**Problem to solve:**
Gather each line containing the string "constraint" from these entries.

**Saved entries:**
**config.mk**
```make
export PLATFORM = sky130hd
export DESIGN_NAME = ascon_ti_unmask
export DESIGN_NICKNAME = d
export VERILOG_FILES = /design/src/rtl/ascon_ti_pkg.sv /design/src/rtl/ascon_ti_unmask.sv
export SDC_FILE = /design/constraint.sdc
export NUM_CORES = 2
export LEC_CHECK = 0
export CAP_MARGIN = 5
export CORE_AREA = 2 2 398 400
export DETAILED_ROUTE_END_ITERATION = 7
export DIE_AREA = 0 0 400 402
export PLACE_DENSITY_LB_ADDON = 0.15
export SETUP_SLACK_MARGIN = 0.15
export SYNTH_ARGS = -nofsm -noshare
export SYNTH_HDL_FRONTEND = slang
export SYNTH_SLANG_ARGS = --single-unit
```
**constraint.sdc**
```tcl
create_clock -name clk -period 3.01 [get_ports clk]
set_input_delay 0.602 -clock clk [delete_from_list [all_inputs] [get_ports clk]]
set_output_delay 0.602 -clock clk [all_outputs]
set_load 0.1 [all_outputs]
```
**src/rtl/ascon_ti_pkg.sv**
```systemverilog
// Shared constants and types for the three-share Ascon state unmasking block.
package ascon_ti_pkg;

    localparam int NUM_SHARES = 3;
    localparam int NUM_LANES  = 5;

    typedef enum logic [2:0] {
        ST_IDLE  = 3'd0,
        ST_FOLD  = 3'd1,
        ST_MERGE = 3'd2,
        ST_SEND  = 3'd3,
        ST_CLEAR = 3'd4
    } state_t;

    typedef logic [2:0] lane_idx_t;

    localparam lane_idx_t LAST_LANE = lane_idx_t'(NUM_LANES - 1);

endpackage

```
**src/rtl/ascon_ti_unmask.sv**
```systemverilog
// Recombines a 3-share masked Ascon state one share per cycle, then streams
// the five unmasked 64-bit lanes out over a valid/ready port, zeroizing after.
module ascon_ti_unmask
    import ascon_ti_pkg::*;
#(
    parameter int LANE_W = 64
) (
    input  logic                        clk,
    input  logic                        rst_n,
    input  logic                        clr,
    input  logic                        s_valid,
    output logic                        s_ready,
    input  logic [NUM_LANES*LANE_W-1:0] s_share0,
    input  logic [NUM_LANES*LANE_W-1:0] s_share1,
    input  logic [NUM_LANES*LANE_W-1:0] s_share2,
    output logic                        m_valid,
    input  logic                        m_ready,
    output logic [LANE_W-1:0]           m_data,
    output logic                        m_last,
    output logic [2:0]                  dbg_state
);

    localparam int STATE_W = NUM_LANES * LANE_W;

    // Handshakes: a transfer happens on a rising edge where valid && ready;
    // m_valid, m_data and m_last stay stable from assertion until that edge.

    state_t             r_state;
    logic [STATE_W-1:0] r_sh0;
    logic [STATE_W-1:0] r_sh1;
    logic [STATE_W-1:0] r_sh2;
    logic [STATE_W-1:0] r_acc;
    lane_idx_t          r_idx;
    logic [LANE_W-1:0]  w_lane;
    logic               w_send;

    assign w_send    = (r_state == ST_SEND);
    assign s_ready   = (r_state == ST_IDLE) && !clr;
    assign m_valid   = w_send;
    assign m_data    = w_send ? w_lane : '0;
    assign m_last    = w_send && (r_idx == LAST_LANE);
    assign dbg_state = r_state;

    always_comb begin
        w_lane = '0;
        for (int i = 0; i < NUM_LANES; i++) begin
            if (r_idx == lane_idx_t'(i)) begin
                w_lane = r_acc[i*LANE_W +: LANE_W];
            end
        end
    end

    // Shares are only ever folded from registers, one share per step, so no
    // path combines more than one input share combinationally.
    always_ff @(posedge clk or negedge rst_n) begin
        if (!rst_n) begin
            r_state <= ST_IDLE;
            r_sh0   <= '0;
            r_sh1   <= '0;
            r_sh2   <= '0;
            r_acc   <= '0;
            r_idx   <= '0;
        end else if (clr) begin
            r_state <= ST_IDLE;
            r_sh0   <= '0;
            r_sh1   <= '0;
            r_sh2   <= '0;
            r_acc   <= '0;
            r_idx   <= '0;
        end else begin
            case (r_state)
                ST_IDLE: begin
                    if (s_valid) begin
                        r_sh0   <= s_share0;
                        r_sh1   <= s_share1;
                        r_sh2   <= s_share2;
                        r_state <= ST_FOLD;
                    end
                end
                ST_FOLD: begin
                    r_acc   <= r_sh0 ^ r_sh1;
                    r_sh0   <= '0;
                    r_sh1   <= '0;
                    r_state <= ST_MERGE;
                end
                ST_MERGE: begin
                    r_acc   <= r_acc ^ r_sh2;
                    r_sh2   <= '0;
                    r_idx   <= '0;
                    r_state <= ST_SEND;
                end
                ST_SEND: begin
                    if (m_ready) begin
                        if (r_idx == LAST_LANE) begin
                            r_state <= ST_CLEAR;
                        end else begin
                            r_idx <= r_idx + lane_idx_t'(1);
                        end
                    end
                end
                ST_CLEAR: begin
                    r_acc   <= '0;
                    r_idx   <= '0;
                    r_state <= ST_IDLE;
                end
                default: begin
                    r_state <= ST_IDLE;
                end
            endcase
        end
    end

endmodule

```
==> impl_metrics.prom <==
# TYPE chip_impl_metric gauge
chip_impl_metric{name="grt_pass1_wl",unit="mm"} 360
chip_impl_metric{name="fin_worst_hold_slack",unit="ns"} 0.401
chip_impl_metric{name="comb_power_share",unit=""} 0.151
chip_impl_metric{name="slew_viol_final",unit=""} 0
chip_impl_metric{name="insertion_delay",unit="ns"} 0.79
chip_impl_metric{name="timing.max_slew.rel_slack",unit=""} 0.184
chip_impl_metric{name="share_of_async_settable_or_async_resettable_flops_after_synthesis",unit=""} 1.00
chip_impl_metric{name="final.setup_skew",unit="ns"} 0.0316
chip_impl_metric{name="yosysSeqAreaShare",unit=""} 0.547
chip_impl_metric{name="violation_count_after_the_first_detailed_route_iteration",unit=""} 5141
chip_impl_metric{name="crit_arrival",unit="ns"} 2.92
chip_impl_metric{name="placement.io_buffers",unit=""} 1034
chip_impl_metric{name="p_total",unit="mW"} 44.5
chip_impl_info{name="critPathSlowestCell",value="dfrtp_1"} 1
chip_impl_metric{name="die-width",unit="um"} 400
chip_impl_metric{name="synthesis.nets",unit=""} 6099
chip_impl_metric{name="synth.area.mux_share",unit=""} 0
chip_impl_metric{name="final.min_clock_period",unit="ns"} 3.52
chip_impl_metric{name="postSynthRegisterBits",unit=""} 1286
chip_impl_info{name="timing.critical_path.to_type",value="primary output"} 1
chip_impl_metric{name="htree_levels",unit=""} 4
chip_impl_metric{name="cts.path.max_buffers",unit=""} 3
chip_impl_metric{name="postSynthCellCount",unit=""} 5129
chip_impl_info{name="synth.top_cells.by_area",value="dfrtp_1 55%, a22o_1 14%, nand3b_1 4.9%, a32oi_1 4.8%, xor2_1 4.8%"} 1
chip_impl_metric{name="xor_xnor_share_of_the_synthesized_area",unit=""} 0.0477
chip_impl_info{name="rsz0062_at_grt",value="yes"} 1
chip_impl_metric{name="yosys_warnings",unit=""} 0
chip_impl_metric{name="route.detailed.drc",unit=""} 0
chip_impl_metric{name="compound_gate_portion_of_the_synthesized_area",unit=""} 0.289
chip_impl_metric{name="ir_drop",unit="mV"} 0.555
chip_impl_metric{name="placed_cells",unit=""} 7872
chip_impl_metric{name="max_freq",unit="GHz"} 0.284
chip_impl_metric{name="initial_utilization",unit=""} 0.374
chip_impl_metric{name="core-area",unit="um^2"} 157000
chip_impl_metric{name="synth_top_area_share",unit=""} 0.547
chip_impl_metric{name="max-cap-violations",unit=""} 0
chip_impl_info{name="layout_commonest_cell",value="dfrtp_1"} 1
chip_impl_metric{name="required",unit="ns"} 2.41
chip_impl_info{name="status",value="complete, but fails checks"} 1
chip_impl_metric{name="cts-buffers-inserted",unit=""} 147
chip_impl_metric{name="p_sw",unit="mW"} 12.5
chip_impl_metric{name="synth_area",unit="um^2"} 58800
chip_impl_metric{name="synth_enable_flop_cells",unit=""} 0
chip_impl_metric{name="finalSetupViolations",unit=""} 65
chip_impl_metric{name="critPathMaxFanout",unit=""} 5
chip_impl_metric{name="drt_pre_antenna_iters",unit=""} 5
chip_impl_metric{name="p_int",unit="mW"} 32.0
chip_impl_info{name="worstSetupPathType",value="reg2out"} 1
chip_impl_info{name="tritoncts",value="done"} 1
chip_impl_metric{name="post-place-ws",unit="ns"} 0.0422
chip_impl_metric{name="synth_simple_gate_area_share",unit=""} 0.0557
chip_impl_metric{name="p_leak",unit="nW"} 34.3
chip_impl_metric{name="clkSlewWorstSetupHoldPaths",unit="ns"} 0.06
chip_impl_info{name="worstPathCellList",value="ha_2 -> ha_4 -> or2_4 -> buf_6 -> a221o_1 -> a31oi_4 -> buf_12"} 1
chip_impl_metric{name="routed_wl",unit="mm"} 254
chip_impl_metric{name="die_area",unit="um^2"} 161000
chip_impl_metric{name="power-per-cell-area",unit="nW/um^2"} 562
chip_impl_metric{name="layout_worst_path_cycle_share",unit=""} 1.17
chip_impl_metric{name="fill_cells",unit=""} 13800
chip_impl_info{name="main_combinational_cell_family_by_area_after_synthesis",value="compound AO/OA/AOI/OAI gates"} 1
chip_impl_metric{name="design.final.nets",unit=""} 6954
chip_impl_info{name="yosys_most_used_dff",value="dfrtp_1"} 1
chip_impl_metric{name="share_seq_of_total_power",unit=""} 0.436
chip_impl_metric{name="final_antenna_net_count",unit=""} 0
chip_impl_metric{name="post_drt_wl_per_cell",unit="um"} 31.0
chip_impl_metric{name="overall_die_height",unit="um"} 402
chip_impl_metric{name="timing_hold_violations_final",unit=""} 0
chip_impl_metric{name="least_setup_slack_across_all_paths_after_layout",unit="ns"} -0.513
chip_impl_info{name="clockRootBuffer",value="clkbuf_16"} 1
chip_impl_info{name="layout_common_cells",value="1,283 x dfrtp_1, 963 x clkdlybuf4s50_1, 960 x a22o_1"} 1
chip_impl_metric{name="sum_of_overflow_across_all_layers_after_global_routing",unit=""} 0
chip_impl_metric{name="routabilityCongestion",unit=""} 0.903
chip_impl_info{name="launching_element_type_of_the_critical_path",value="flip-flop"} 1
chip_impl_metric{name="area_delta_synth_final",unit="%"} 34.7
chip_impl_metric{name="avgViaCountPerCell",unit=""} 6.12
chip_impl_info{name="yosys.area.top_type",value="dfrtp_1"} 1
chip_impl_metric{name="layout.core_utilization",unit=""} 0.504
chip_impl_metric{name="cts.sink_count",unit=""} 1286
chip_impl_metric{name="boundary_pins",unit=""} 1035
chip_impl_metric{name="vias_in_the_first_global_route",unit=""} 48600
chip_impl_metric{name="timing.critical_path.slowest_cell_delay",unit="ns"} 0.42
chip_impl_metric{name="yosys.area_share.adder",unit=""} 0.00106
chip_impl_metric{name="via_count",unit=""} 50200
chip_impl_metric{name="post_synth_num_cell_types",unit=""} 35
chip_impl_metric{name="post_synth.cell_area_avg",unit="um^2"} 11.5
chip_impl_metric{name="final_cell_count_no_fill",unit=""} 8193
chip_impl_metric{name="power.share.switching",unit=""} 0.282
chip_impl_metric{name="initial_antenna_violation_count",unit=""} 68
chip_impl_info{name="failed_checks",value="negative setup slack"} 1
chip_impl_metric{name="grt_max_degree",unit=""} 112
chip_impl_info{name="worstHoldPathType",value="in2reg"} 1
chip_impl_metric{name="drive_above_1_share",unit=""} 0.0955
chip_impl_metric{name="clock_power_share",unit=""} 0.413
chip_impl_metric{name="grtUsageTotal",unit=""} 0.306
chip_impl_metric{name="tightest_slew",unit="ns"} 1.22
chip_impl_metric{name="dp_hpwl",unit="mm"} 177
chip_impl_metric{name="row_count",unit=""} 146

* * *

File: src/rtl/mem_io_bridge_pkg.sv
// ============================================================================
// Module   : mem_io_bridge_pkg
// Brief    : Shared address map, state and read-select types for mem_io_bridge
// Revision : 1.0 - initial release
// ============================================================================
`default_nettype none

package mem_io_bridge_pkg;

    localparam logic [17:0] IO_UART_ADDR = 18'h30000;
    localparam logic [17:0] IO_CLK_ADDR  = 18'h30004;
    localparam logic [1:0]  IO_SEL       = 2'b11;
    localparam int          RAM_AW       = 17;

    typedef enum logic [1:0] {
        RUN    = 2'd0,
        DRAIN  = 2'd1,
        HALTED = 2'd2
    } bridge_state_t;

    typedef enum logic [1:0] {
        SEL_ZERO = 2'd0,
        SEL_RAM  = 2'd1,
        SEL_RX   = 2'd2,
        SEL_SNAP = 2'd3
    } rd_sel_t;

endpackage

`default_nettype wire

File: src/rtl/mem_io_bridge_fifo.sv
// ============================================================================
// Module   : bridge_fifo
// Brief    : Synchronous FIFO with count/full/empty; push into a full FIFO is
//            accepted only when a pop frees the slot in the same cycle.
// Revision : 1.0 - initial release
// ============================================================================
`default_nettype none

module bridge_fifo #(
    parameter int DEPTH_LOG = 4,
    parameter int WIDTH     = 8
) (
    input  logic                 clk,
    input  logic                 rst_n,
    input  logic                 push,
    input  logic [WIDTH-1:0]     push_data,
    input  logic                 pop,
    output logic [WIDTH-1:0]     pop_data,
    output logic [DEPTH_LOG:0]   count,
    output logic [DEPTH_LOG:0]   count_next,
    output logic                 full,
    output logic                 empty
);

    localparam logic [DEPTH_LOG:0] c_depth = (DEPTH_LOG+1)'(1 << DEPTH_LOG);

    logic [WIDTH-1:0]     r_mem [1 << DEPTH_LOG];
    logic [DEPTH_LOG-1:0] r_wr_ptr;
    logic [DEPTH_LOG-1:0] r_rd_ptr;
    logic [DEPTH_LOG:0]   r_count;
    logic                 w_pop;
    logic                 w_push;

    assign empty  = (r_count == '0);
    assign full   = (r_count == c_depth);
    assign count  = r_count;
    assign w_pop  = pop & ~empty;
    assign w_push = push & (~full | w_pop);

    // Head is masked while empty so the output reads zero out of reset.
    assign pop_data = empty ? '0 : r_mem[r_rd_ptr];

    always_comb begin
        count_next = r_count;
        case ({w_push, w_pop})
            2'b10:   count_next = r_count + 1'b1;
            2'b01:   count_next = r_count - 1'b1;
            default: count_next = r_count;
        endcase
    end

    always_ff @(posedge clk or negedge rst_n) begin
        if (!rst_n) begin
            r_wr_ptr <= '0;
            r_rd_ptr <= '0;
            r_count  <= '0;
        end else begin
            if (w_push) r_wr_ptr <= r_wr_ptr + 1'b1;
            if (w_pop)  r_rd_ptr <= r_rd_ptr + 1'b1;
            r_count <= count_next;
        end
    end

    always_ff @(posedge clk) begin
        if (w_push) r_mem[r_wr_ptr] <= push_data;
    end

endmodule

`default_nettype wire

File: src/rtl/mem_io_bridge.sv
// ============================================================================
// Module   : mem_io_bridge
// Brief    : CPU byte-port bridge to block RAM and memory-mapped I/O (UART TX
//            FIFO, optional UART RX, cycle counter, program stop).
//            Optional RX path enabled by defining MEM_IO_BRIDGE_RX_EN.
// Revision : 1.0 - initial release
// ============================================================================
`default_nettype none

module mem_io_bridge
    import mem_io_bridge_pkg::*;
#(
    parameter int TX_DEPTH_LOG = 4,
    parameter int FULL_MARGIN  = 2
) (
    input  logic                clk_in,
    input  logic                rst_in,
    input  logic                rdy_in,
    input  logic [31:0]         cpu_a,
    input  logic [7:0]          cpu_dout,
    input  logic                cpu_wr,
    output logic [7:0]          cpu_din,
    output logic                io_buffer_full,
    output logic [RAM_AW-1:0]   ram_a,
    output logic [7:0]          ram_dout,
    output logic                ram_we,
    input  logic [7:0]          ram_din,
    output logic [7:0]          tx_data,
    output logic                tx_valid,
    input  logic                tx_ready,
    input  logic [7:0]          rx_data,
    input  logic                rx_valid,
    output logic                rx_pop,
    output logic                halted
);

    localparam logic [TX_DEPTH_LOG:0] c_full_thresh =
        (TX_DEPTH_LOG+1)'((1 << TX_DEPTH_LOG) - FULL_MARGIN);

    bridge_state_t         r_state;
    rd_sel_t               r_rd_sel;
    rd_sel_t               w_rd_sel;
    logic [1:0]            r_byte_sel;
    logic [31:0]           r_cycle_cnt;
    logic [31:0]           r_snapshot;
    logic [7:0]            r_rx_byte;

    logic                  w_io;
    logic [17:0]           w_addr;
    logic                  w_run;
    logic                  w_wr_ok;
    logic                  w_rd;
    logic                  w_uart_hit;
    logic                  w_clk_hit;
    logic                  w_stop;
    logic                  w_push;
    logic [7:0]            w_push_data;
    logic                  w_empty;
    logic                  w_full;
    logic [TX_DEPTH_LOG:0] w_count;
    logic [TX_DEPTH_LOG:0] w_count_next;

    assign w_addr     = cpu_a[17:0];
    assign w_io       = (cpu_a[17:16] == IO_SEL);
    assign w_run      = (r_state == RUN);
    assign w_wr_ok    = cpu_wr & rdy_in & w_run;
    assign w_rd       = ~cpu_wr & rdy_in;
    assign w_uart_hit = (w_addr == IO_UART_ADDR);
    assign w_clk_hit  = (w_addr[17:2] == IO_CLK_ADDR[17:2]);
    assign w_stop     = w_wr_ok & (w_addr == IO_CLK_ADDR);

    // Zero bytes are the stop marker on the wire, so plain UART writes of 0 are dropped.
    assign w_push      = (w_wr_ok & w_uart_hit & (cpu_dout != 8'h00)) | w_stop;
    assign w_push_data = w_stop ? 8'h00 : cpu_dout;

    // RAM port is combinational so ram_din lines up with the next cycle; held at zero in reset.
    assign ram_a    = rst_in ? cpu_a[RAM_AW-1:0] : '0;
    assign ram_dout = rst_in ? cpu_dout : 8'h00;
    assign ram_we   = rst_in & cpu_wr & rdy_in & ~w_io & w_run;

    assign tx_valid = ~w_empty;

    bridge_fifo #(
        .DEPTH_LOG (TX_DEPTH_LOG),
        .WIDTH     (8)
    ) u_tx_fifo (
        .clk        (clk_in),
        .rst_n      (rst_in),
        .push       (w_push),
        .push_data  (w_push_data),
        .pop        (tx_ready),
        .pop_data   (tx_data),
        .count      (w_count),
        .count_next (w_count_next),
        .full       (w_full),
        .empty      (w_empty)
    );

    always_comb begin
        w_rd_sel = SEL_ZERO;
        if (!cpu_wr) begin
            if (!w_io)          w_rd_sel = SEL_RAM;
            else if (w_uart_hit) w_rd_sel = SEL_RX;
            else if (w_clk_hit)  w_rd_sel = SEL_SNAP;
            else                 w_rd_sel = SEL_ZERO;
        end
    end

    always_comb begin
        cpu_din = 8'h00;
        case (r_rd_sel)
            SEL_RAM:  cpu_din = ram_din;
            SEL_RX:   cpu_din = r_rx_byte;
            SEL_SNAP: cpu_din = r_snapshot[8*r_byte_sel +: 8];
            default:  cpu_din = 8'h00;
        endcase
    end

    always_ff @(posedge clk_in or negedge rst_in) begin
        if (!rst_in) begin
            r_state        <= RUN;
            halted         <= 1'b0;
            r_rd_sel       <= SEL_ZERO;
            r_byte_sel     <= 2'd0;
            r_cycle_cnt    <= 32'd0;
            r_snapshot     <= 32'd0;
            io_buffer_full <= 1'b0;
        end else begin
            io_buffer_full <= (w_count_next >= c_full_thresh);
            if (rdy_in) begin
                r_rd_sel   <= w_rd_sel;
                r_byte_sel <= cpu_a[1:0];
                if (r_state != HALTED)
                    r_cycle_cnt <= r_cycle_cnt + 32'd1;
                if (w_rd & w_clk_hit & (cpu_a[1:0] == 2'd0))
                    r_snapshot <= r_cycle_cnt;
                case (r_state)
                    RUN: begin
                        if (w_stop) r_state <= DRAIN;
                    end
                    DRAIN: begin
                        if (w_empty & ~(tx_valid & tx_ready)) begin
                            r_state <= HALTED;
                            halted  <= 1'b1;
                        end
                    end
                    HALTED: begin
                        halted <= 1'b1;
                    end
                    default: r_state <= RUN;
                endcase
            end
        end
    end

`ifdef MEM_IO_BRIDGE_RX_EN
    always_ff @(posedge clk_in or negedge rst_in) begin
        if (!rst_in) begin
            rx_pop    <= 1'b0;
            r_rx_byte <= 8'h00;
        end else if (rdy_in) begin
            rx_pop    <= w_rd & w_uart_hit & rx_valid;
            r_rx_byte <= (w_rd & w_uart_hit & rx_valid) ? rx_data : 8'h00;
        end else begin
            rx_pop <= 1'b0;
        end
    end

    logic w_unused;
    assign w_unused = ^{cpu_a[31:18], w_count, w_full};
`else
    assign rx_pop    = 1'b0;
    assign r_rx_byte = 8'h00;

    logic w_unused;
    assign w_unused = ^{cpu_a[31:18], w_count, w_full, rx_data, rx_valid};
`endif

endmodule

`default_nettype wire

**Solution below:**
export SDC_FILE = /design/constraint.sdc
**constraint.sdc**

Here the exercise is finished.